The Centre itself is situated at Wardley Hall, the home of the current Bishop of Salford, John Arnold and the project includes a walled garden, vegetable patches and beehives. It is also looking to the future with plans for a wildflower meadow and learning spaces for schoolchildren.
“I thought this was a very good opportunity for us to bring together all sorts of ideas, practical educational ideas and resources from which we can all learn”, says Bishop Arnold about the Centre.
“We’ve got a good deal of interest, certainly in the project; we are also relying on the expertise of many local people who really are taking the environment very seriously and helping us to develop a number of different projects, so that educationally, we can offer a great deal to the people of the diocese.”
So, is this the shape of things to come and could there be more centres like this one in other dioceses? The Bishop is certainly hopeful. “The Church in this country does in fact have quite a lot of property and land attached to that property and I think that we could be making, certainly, much better use of it in terms of tree planting and the right sort of domestic gardening for the growing of local produce for eating. I think that such Laudato si’ projects could… take place in every diocese, I’m sure”.
The Bishops’ call
Just recently the Catholic Bishops of England and Wales renewed their commitment to care for creation with a statement in which, they call “for the development of a “Christian spirituality of ecology” which begins in “personal” and “family life”.”
Bishop Arnold, who is also the Bishop for the Environment at the Conference, explains that “what the Bishops want to say is that we’ve all got to have our own commitments; in our parishes; in our schools; in our families and as individuals.”
The Church and the care for creation
Over the next couple of months, the Church will be shining the spotlight on protecting creation with two significant events; the Season of Creation which is an annual celebration of prayer and action taking place from the 1st of September to the 4th of October and the Synod on the Amazon.

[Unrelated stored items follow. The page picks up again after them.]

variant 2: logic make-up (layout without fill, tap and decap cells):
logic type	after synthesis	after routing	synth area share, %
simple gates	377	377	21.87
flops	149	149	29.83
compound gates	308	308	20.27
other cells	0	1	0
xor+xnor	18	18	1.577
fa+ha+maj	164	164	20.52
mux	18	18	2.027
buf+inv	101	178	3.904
--- src/rtl/ofdm_data_descrambler_if.sv ---
// Bit-serial stream between the RX decoder and the descrambler.
interface ofdm_data_descrambler_if;
  logic descram_din;
  logic descram_en;
  logic signal_flag_in;
  logic descram_dout;
  logic descram_vld;
  logic signal_flag_out;

  modport master (
    output descram_din, descram_en, signal_flag_in,
    input  descram_dout, descram_vld, signal_flag_out
  );

  modport slave (
    input  descram_din, descram_en, signal_flag_in,
    output descram_dout, descram_vld, signal_flag_out
  );
endinterface

--- src/rtl/ofdm_data_descrambler_scram_lfsr7.sv ---
// 7-bit scrambler register: load-shift (seed recovery) or feedback-shift (run) mode.
module scram_lfsr7
  import ofdm_data_descrambler_pkg::*;
(
  input  logic              clk,
  input  logic              rst,
  input  logic              clr_i,
  input  logic              load_i,
  input  logic              step_i,
  input  logic              din_i,
  output logic [LFSR_W-1:0] state_o,
  output logic              fb_o
);

  logic [LFSR_W-1:0] state_q, state_d;

  assign fb_o    = scram_fb(state_q);
  assign state_o = state_q;

  always_comb begin
    state_d = state_q;
    if (clr_i)       state_d = '0;
    else if (load_i) state_d = {state_q[LFSR_W-2:0], din_i};
    else if (step_i) state_d = {state_q[LFSR_W-2:0], fb_o};
  end

  always_ff @(posedge clk or posedge rst) begin
    if (rst) state_q <= '0;
    else     state_q <= state_d;
  end

endmodule
--- config.mk ---
export PLATFORM = sky130hd
export DESIGN_NAME = addsub_arbiter_flat
export DESIGN_NICKNAME = d
export VERILOG_FILES = /design/src/rtl/addsub_arbiter_if.sv /design/src/rtl/addsub_arbiter.sv /design/src/flat_wrapper.sv
export SDC_FILE = /design/constraint.sdc
export NUM_CORES = 1
export LEC_CHECK = 0
export CAP_MARGIN = 20
export CORE_MARGIN = 5
export CORE_UTILIZATION = 46
export CTS_BUF_LIST = sky130_fd_sc_hd__clkbuf_4
export DETAILED_ROUTE_END_ITERATION = 7
export HOLD_SLACK_MARGIN = 0.03
export PLACE_DENSITY = 0.87
export SLEW_MARGIN = 10
export SYNTH_ARGS = -nofsm -noshare
export SYNTH_HDL_FRONTEND = slang
export SYNTH_SLANG_ARGS = --single-unit
--- constraint.sdc ---
create_clock -name clk -period 4 [get_ports clk]
set_input_delay 0.6 -clock clk [delete_from_list [all_inputs] [get_ports clk]]
set_output_delay 0.6 -clock clk [all_outputs]
set_load 0.01 [all_outputs]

Asked about his hopes for these upcoming events, the Bishop says, “we’ve got to be hopeful and recognize the great potential we have in caring for our common home and recognizing that what we do here connects with our brothers and sisters around the world and that we are all responsible for the planet in which we live.”
“We’ve got the Amazonian Synod in October where I think again we’ve got to be growing in awareness of the connectedness that we all have in caring for our common home.”
As more and more conferences and research highlight the perils of Climate Change, the Bishop of Salford maintains that the message is really beginning to sink in.
“I think it is dawning increasingly on people; I’m very pleased from a very hopeful point of view children are learning about ecology, about creation and about our care for creation… But I think it’s for all of us to be increasing in our understanding of what we’ve done and what we need now to do to correct the damage that we’ve inflicted on our planet.”